◆ **ACTION ITEM**
Filter the listing below, keeping every line that holds "SMulD".
START MATERIAL TO PROCESS
--- src/rtl/interpolated_delay_line_with_pluck_core_assert.svh ---
// ----------------------------------------------------------------------------
// Assertion macros
// Shared concurrent assertion forms, clocked on clk_i, off while in reset.
// ----------------------------------------------------------------------------
`ifndef INTERPOLATED_DELAY_LINE_WITH_PLUCK_CORE_ASSERT_SVH
`define INTERPOLATED_DELAY_LINE_WITH_PLUCK_CORE_ASSERT_SVH

// same-cycle implication
`define IDLWP_ASSERT_NOW(lbl, ante, cons) \
  lbl: assert property (@(posedge clk_i) disable iff (!rst_ni) (ante) |-> (cons)) \
    else $error("idlwp assertion failed");

// next-cycle implication
`define IDLWP_ASSERT_NEXT(lbl, ante, cons) \
  lbl: assert property (@(posedge clk_i) disable iff (!rst_ni) (ante) |=> (cons)) \
    else $error("idlwp assertion failed");

`endif

--- src/rtl/idlwp_pkg.sv ---
// ----------------------------------------------------------------------------
// idlwp_pkg
// Shared types and codes of the interpolated delay line core.
// ----------------------------------------------------------------------------
package idlwp_pkg;

  localparam logic [1:0] ActSample = 2'd0;
  localparam logic [1:0] ActRamp   = 2'd1;
  localparam logic [1:0] ActPluck  = 2'd2;

  localparam logic [1:0] PhIdle = 2'd0;
  localparam logic [1:0] PhRise = 2'd1;
  localparam logic [1:0] PhFall = 2'd2;

  localparam logic [1:0] MulInterp = 2'd0;
  localparam logic [1:0] MulDelay  = 2'd1;
  localparam logic [1:0] MulPluck  = 2'd2;

  localparam logic [1:0] DivRamp = 2'd0;
  localparam logic [1:0] DivRise = 2'd1;
  localparam logic [1:0] DivFall = 2'd2;

  typedef struct packed {
    logic       clr_en;
    logic       in_ld;
    logic       rd_sel;
    logic       s0_ld;
    logic       mul_ld;
    logic [1:0] mul_sel;
    logic       y_ld;
    logic       env_upd;
    logic       wr;
    logic       ramp_upd;
    logic       tap_ld;
    logic       out_ld;
    logic       div_start;
    logic [1:0] div_sel;
    logic       ramp_ld;
    logic       rise_ld;
    logic       fall_ld;
    logic       pluck_go;
  } cmd_t;

  typedef struct packed {
    logic       clr_done;
    logic       in_valid;
    logic [1:0] in_act;
    logic       rs_zero;
    logic       p_zero;
    logic       fd_zero;
    logic       div_done;
    logic       out_free;
  } sts_t;

endpackage

--- src/rtl/idlwp_ctrl.sv ---
// ----------------------------------------------------------------------------
// idlwp_ctrl
// Sequencer: clearing pass, sample, ramp and pluck command sequences.
// ----------------------------------------------------------------------------
`include "interpolated_delay_line_with_pluck_core_assert.svh"

module idlwp_ctrl (
  input  logic            clk_i,
  input  logic            rst_ni,
  input  idlwp_pkg::sts_t sts_i,
  output idlwp_pkg::cmd_t cmd_o,
  output logic            s_axis_tready_o
);

  localparam logic [4:0] SClear  = 5'd0;
  localparam logic [4:0] SIdle   = 5'd1;
  localparam logic [4:0] SRd0    = 5'd2;
  localparam logic [4:0] SRd1    = 5'd3;
  localparam logic [4:0] SMulI   = 5'd4;
  localparam logic [4:0] SYout   = 5'd5;
  localparam logic [4:0] SWr     = 5'd6;
  localparam logic [4:0] SMulD   = 5'd7;
  localparam logic [4:0] STap    = 5'd8;
  localparam logic [4:0] SOut    = 5'd9;
  localparam logic [4:0] SRSet   = 5'd10;
  localparam logic [4:0] SRWait  = 5'd11;
  localparam logic [4:0] SPMul   = 5'd12;
  localparam logic [4:0] SPRise  = 5'd13;
  localparam logic [4:0] SPRWait = 5'd14;
  localparam logic [4:0] SPFall  = 5'd15;
  localparam logic [4:0] SPFWait = 5'd16;

  logic [4:0] state_q;
  logic [4:0] state_d;
  logic       accept;

  assign s_axis_tready_o = (state_q == SIdle);
  assign accept          = s_axis_tready_o && sts_i.in_valid;

  always_comb begin
    cmd_o         = '0;
    cmd_o.mul_sel = idlwp_pkg::MulInterp;
    cmd_o.div_sel = idlwp_pkg::DivRamp;
    cmd_o.in_ld   = accept;
    state_d       = state_q;
    unique case (state_q)
      SClear: begin
        cmd_o.clr_en = 1'b1;
        if (sts_i.clr_done) state_d = SIdle;
      end
      SIdle: begin
        if (accept) begin
          if (sts_i.in_act == idlwp_pkg::ActSample) state_d = SRd0;
          else if (sts_i.in_act == idlwp_pkg::ActRamp) state_d = SRSet;
          else if (sts_i.in_act == idlwp_pkg::ActPluck) state_d = SPMul;
        end
      end
      SRd0: state_d = SRd1;
      SRd1: begin
        cmd_o.rd_sel = 1'b1;
        cmd_o.s0_ld  = 1'b1;
        state_d      = SMulI;
      end
      SMulI: begin
        cmd_o.mul_ld = 1'b1;
        state_d      = SYout;
      end
      SYout: begin
        cmd_o.y_ld    = 1'b1;
        cmd_o.env_upd = 1'b1;
        state_d       = SWr;
      end
      SWr: begin
        cmd_o.wr       = 1'b1;
        cmd_o.ramp_upd = 1'b1;
        state_d        = SMulD;
      end
      SMulD: begin
        cmd_o.mul_ld  = 1'b1;
        cmd_o.mul_sel = idlwp_pkg::MulDelay;
        state_d       = STap;
      end
      STap: begin
        cmd_o.tap_ld = 1'b1;
        state_d      = SOut;
      end
      SOut: begin
        if (sts_i.out_free) begin
          cmd_o.out_ld = 1'b1;
          state_d      = SIdle;
        end
      end
      SRSet: begin
        if (sts_i.rs_zero) begin
          cmd_o.ramp_ld = 1'b1;
          state_d       = SIdle;
        end else begin
          cmd_o.div_start = 1'b1;
          state_d         = SRWait;
        end
      end
      SRWait: begin
        if (sts_i.div_done) begin
          cmd_o.ramp_ld = 1'b1;
          state_d       = SIdle;
        end
      end
      SPMul: begin
        cmd_o.mul_ld  = 1'b1;
        cmd_o.mul_sel = idlwp_pkg::MulPluck;
        state_d       = SPRise;
      end
      SPRise: begin
        cmd_o.div_sel = idlwp_pkg::DivRise;
        if (sts_i.p_zero) begin
          cmd_o.rise_ld = 1'b1;
          state_d       = SPFall;
        end else begin
          cmd_o.div_start = 1'b1;
          state_d         = SPRWait;
        end
      end
      SPRWait: begin
        cmd_o.div_sel = idlwp_pkg::DivRise;
        if (sts_i.div_done) begin
          cmd_o.rise_ld = 1'b1;
          state_d       = SPFall;
        end
      end
      SPFall: begin
        cmd_o.div_sel = idlwp_pkg::DivFall;
        if (sts_i.fd_zero) begin
          cmd_o.fall_ld  = 1'b1;
          cmd_o.pluck_go = 1'b1;
          state_d        = SIdle;
        end else begin
          cmd_o.div_start = 1'b1;
          state_d         = SPFWait;
        end
      end
      SPFWait: begin
        cmd_o.div_sel = idlwp_pkg::DivFall;
        if (sts_i.div_done) begin
          cmd_o.fall_ld  = 1'b1;
          cmd_o.pluck_go = 1'b1;
          state_d        = SIdle;
        end
      end
      default: state_d = SIdle;
    endcase
  end

  always_ff @(posedge clk_i or negedge rst_ni) begin
    if (!rst_ni) begin
      state_q <= SClear;
    end else begin
      state_q <= state_d;
    end
  end

  `IDLWP_ASSERT_NOW(a_out_free, cmd_o.out_ld, sts_i.out_free)
  `IDLWP_ASSERT_NEXT(a_sample_seq, accept && (sts_i.in_act == idlwp_pkg::ActSample),
                     state_q == SRd0)
  `IDLWP_ASSERT_NEXT(a_div_wait, cmd_o.div_start,
                     (state_q == SRWait) || (state_q == SPRWait) || (state_q == SPFWait))
  `IDLWP_ASSERT_NOW(a_no_wr_clear, cmd_o.wr, !cmd_o.clr_en && !s_axis_tready_o)

endmodule

--- config.mk ---
export PLATFORM = sky130hd
export DESIGN_NAME = idlwp_ctrl
export DESIGN_NICKNAME = d
export VERILOG_FILES = /design/src/rtl/idlwp_pkg.sv /design/src/rtl/idlwp_ctrl.sv
export VERILOG_INCLUDE_DIRS = /design/src /design/src/rtl
export SDC_FILE = /design/constraint.sdc
export NUM_CORES = 1
export LEC_CHECK = 0
export BUFFER_PORTS_ARGS = -buffer_cell sky130_fd_sc_hd__buf_2
export CORE_MARGIN = 3
export CORE_UTILIZATION = 41
export CTS_BUF_LIST = sky130_fd_sc_hd__clkbuf_16
export DETAILED_ROUTE_END_ITERATION = 7
export HOLD_SLACK_MARGIN = 0.05
export PLACE_DENSITY = 0.79
export REMOVE_ABC_BUFFERS = 1
export SYNTH_ARGS = -nofsm -noshare
export SYNTH_HDL_FRONTEND = slang
export SYNTH_SLANG_ARGS = --single-unit
--- constraint.sdc ---
create_clock -name clk_i -period 2.1 [get_ports clk_i]
set_clock_uncertainty 0.1 [all_clocks]
set_input_delay 0.42 -clock clk_i [delete_from_list [all_inputs] [get_ports clk_i]]
set_output_delay 0.42 -clock clk_i [all_outputs]
set_load 0.01 [all_outputs]
==> metrics, run 1 <==
input/output buffers 31; Core Box Area between 1500 and 2000 um2; GRT Util Overall 0.191; storage element area between 100 and 150 um2; violations in the final reports negative setup slack; Leakage Power roughly 0.5 nW; DRT Wirelength 2.08 mm; post-synthesis cell type count 38; largest net degree at the start of global routing 24; asr flop ratio synth 1.00; # fillers approximately 130; DP HPWL around 1.5 mm; Core Util, Final 0.624; worst path arrival time approximately 1.6 ns; total net switching power roughly 670 uW; Chip Height approximately 47 um; Vias about 830; initial drt markers 30; slowest CP cell or4b_4; DIE WIDTH roughly 47 um; clk sink count 5; Worst path top cell family by delay simple AND/OR/NAND/NOR gates; fmax approximately 470 MHz; cell accounting for the most synthesized area dfrtp_1; CTS clk-pin slew, worst paths ~0.030 ns; post-synthesis sequential area ratio 0.179; Mapped Area around 700 um2; endpoint class of the critical path output pin; CTS tree done; largest stage delay on the critical path 0.55 ns; Routed WL per cell between 10 and 15 um; Skew-Pair Late Insertion Delay between 0.2 and 0.25 ns; status finished, violations left; CP Cell Sequence or4b_4 -> o32ai_4 -> buf_2; switching share of power 0.459; share of cells above drive strength 1 0.413; Pwr Density around 1500 nW/um2; first-pass GRT wire length around 3 mm; Max-cap violations 0; RD Place Congestion roughly 0.86; antenna violations before repair 0; Worst Path Buf+Inv 1; CP Data Required Time 1.58 ns; Hold Fails Final Rpt 0; clock network fraction of total power 0.214; DRT Pass-1 Iters 4; placed cells approximately 140; Mapped Avg Cell Area approximately 7.3 um2; Post-DRT Antenna Nets 0; Worst Hold Class input pin to flip-flop; Vias/cell 5.84; maximum fanout along the worst path 4; Mapped Cells 96; Worst Max-Slew Pin Slew ~0.45 ns; Regs by FF count state_q: 5 flops; GRT overflow 0; Initial Utilization 0.449; combinational share of power 0.647; clock root buffer clkbuf_16; count leader, synth nor2_1; top-area cell type share of the netlist area 0.179; Worst setup SP type flip-flop; register with the most flip-flops state_q; max reg flops 5; clock buffer depth 2; EDFF count, synth 0; dominant cells by area after synthesis dfrtp_1 (18%), nor2_1 (5.9%), buf_4 (5.4%), inv_1 (4.8%), nor3_1 (4.3%); Layout Cells excl Fill 142; final setup fails 2; period utilisation layout 1.01; Syn-to-layout area delta 39.2%; sequential share of power 0.139; RSZ-0062 raised after global routing yes; I/O Pins 32; drt drc 0; internal power around 800 uW; fin nets 140; Num CTS Buffers 3; fin. max-slew vios 0; vias in the first global route roughly 670; Max VDD drop ~0.00065 V; final antenna diode count 0; Core Rows 14; die area approximately 2200 um2; most instantiated cells after synthesis nor2_1 (11), inv_1 (9), nor3_1 (6); worst slew margin relative to its limit 0.697; H-tree depth 1; Crit Path Class flip-flop to output pin; flops & latches, synth 5; synth warn 0; dominant synthesized flop cell dfrtp_1; fin crit period approximately 2.1 ns; area of the multi-input gates ~500 um2; final worst slack -0.0198 ns
## per-stage QoR
stage / setup WS [ns] / area, um2 / total power [mW] / TNS, ns / hold slack (ns)
floorplan: -0.155 / 627 / 0.766 / -0.317 / 0.0244
global placement: 0.173 / 840 / 1.04 / 0 / 0.136
detailed placement: 0.110 / 840 / 1.06 / 0 / 0.143
CTS: -0.0489 / 940 / 1.40 / -0.119 / 0.361
global route: -0.0653 / 973 / 1.56 / -0.158 / 0.375
finish: -0.0198 / 973 / 1.46 / -0.0395 / 0.361
## worst paths after layout
check	slack [ns]	endpoint	from	depth (start not counted)
min reg2reg	0.48	state_q[3]	state_q[3]	1
max in group asynchronous	1.31	state_q[4]	rst_ni	2
max	-0.02	cmd_o[1]	state_q[2]	3
min in group asynchronous	0.44	state_q[2]	rst_ni	2
min	0.36	state_q[4]	sts_i[2]	2
max reg2reg	0.11	state_q[1]	state_q[2]	5
## cells in the final DEF (no fill, tap or decap), drive strengths merged, types with 2 or more instances in the layout
cell type and count:
nand2 5, nor3 6, or3 2, nand3 4
mux2 2, a21oi 4, mux2i 2, nand3b 2
inv 10, buf 37, dfrtp 5, o32ai 2
clkbuf 3, a31oi 2, nor2 12, ha 2
o21ai 4, o221ai 2, nand2b 4
## timing repair
item / CTS / global route
hold buffers: 1 / 0
endpoints found under the setup margin: 4 / 5
gates cloned: 0 / 0
endpoints found under the hold margin: 5 / 0
resized for setup: 4 / 6
setup buffers: 0 / 1
## cells by family (layout without fill, tap and decap cells)
logic type / Yosys count / in the layout / synth area share
buffers and inverters: 21 / 51 / 0.152
muxes: 4 / 4 / 0.0608
AOI/OAI and AO/OA: 23 / 23 / 0.242
adders and majority gates: 3 / 3 / 0.0501
DFF: 5 / 5 / 0.179
and+or+nand+nor: 40 / 40 / 0.317
## worst register-to-register path: cells and delay by family, from the launching register on
kind / cells / cell delay, ns
AOI/OAI and AO/OA: 2 / 0.37
DFF: 1 / 0.43
muxes: 1 / 0.32
and+or+nand+nor: 2 / 0.65
## cell type report
class                           count  area share
Tap cell                           16      0.0206
Sequential cell                     5       0.131
Inverter                            9      0.0347
Multi-Input combinational cell     70       0.513
Clock buffer                        3      0.0771
Timing Repair Buffer               38       0.220
Clock inverter                      1     0.00386
## metal layers
metal | GRT usage | share of wire
met3 | 0.0345 | 0.089
met1 | 0.223 | 0.41
met4 | 0.0994 | 0.018
met5 | 0 | 0
met2 | 0.326 | 0.48
## power groups by stage
stage | Clock (mW) | Combinational [mW] | Sequential (mW)
floorplan | 0 | 0.504 | 0.262
global placement | 0 | 0.851 | 0.194
detailed placement | 0 | 0.866 | 0.198
CTS | 0.315 | 0.888 | 0.199
global route | 0.322 | 1.03 | 0.208
finish | 0.313 | 0.943 | 0.203
No activity file was read; power rests on OpenSTA's default activity.
==> run 2: changes to the inputs <==
RECOVER_POWER = 25   (was not set)
==> metrics, run 2 (synthesized netlist as in run 1, its figures left out) <==
status finished, violations left; violations in the final reports negative setup slack; final antenna diode count 0; Max VDD drop ~0.00064 V; Worst path top cell family by delay simple AND/OR/NAND/NOR gates; total net switching power around 670 uW; fin nets 140; final setup fails 2; Initial Utilization 0.449; max reg flops 5; Worst Path Buf+Inv 1; first-pass GRT wire length around 3.0 mm; r2r endpoint state_q[1]; Hold Path Origin sts_i[2]; fin crit period between 2 and 2.5 ns; I/O Pins 32; Post-DRT Antenna Nets 0; CP Cell Sequence or4b_4 -> o32ai_4 -> buf_2; hold_ws between 0.3 and 0.4 ns; die area about 2200 um2; DRT Wirelength between 2 and 2.5 mm; DP Area between 800 and 900 um2; Vias/cell a little under 6; Num CTS Buffers 3; RSZ-0062 raised after global routing yes; Max-cap violations 0; DP HPWL about 1.5 mm; Syn-to-layout area delta 38.6%; Worst setup SP type flip-flop; Worst Hold Class input pin to flip-flop; register with the most flip-flops state_q; Skew-Pair Late Insertion Delay 0.23 ns; antenna violations before repair 0; hold path cells 2; CTS tree done; GRT Util Overall 0.191; Vias 833; Power Total roughly 1.5 mW; worst path arrival time roughly 1.6 ns; initial drt markers 33; Core Box Area about 1600 um2; Chip Height about 47 um; share of cells above drive strength 1 0.397; largest net degree at the start of global routing 24; RD Place Congestion 0.861; finished layout cell area 970 um2; fin. max-slew vios 0; clk sink count 5; fmax about 470 MHz; H-tree depth 1; Leakage Power approximately 0.5 nW; most common cell after layout, fill and taps aside buf_2; CP startpoint state_q[2]; clock network fraction of total power 0.215; final worst slack -0.0199 ns; slowest CP cell or4b_4; largest stage delay on the critical path roughly 0.55 ns; clock root buffer clkbuf_16; combinational share of power 0.646; reg2reg setup slack about 0.11 ns; Hold Crit Endpoint state_q[4]; Routed WL per cell ~15 um; vias in the first global route ~670; Place WS around 0.11 ns; R2R depth 5; period utilisation layout 1.01; drt drc 0; Worst Max-Slew Pin Slew between 0.4 and 0.5 ns; DRT Pass-1 Iters 4; Pwr Density around 1500 nW/um2; input/output buffers 31; worst slew margin relative to its limit 0.698; CP Data Required Time around 1.6 ns; Regs by FF count state_q: 5 flops; Hold Fails Final Rpt 0; endpoint class of the critical path output pin; # fillers 132; RR Startpoint state_q[2]; sequential share of power 0.139; Crit Path Class flip-flop to output pin; DIE WIDTH between 40 and 50 um; Core Rows 14; switching share of power 0.459; commonest cells after routing, fill and taps aside buf_2 (30), nor2_1 (11), inv_1 (8); CTS clk-pin slew, worst paths 0.03 ns; internal power a little under 800 uW; clock buffer depth 2; GRT overflow 0; maximum fanout along the worst path 4
## run 2: per-layer routing
metal | track usage | share of wire
met5 | 0 | 0
met2 | 0.326 | 0.48
met3 | 0.0345 | 0.087
met4 | 0.0994 | 0.016
met1 | 0.223 | 0.41
## run 2: final cells by class
class	instances	area, um2	area share
multi-input cells	70	497	0.512
repair buffers	38	213	0.219
flip-flops and latches	5	128	0.132
clock buffers	3	75.1	0.0774
inverters	9	33.8	0.0348
well taps	16	20.0	0.0206
clock inverters	1	3.75	0.00387
## run 2: worst max path at each step
stage / end / slack [ns] / cells past startpoint
detailed placement: cmd_o[0] / 0.11 / 3
global route: cmd_o[0] / -0.07 / 3
global placement: state_q[3] / 0.17 / 5
CTS: cmd_o[0] / -0.05 / 3
floorplan: cmd_o[0] / -0.16 / 2
finish: cmd_o[1] / -0.02 / 3
## run 2: timing repair
item                                    4_1_cts  5_1_grt
hold buffers                                  1        0
gates resized for setup                       4        6
pin swaps                                     0        0
endpoints found under the setup margin        4        5
setup buffers                                 0        1
endpoints found under the hold margin         5        0
## run 2: power groups by stage
stage	logic (mW)	registers (mW)	clock network, mW
global placement	0.851	0.194	0
floorplan	0.504	0.262	0
CTS	0.888	0.199	0.315
finish	0.939	0.203	0.312
detailed placement	0.866	0.198	0
global route	1.03	0.208	0.322
## run 2: per-stage QoR
stage / instances / TNS [ns] / utilization
2_1_floorplan: 84 / -0.317 / -
3_5_place_dp: 136 / 0 / 0.539
4_1_cts: 141 / -0.119 / 0.603
6_report: 142 / -0.0397 / 0.622
3_3_place_gp: 136 / 0 / 0.539
5_1_grt: 142 / -0.191 / 0.622
==> run 3: changes to the inputs <==
CORE_UTILIZATION = 40   (was 41)
PLACE_DENSITY = 0.78   (was 0.79)
==> metrics, run 3 (synthesized netlist as in run 1, its figures left out) <==
status finished, violations left; violations in the final reports negative setup slack; Max-cap violations 0; clock root buffer clkbuf_16; clock buffer depth 2; RSZ-0062 raised after global routing yes; DIE WIDTH 47.8 um; Core Rows 14; register with the most flip-flops state_q; Crit Path Class flip-flop to output pin; CTS tree done; final setup fails 2; vias in the first global route ~660; Routed WL per cell roughly 14 um; clk sink count 5; antenna violations before repair 0; Initial Utilization 0.444; Regs by FF count state_q: 5 flops; Worst Hold Class input pin to flip-flop; Worst setup SP type flip-flop; DRT Pass-1 Iters 4; Vias/cell 5.82; DP Area roughly 820 um2; max reg flops 5; Core Util, Final 0.630; finished layout cell area ~990 um2; DRT Wirelength about 2.0 mm; drt drc 0; RD Place Congestion about 0.83; worst path arrival time 1.61 ns; fin nets roughly 140; DP HPWL 1.45 mm; Worst Max-Slew Pin Slew 0.470 ns; Max VDD drop about 0.00085 V; first-pass GRT wire length approximately 2.8 mm; Chip Height roughly 48 um; Pwr Density approximately 1500 nW/um2; share of cells above drive strength 1 0.414; most common cell after layout, fill and taps aside buf_2; Syn-to-layout area delta 42.0%; Power Total 1.47 mW; commonest cells after routing, fill and taps aside buf_2 (30), nor2_1 (10), inv_1 (9); fmax about 470 MHz; GRT overflow 0; setup_tns -0.0674 ns; period utilisation layout 1.02; worst slew margin relative to its limit 0.683; maximum fanout along the worst path 5; H-tree depth 1; GRT Util Overall 0.180; final worst slack -0.0337 ns; Skew-Pair Late Insertion Delay between 0.2 and 0.25 ns; CP Data Required Time about 1.6 ns; I/O Pins 32; input/output buffers 31; final antenna diode count 0; initial drt markers 20; # fillers 135; Hold Fails Final Rpt 0; die area around 2300 um2; largest net degree at the start of global routing 24; Core Box Area roughly 1600 um2; Num CTS Buffers 3; Post-DRT Antenna Nets 0; CTS clk-pin slew, worst paths around 0.030 ns; fin crit period around 2.1 ns; Leakage Power 0.509 nW; Vias between 800 and 900; endpoint class of the critical path output pin; fin. max-slew vios 0
==> run 3: area by class of cell <==
class	instances	area [um2]	area share
clock buffers	3	75.1	0.0756
clock inverters	1	3.75	0.00378
inverters	9	33.8	0.0340
multi-input cells	70	504	0.508
flip-flops and latches	5	129	0.130
well taps	16	20.0	0.0202
repair buffers	40	228	0.229
==> run 3: final timing paths <==
kind | start | end | slack (ns) | cells after the start
min in group asynchronous | rst_ni | state_q[1] | 0.48 | 2
hold reg to reg | state_q[4] | state_q[4] | 0.59 | 2
setup reg to reg | state_q[2] | state_q[1] | 0.09 | 5
setup / recovery | state_q[2] | cmd_o[0] | -0.03 | 3
max in group asynchronous | rst_ni | state_q[0] | 1.19 | 2
hold / removal | sts_i[2] | state_q[4] | 0.35 | 2
==> run 3: what timing repair did <==
action / CTS / global route
gates resized for setup: 6 / 5
setup buffers: 2 / 3
hold endpoints to repair: 5 / 0
pin swaps: 0 / 0
endpoints found under the setup margin: 5 / 5
hold buffers: 1 / 0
END MATERIAL TO PROCESS
◆ **SOLUTION FOR THIS PROBLEM**
  localparam logic [4:0] SMulD   = 5'd7;
        state_d        = SMulD;
      SMulD: begin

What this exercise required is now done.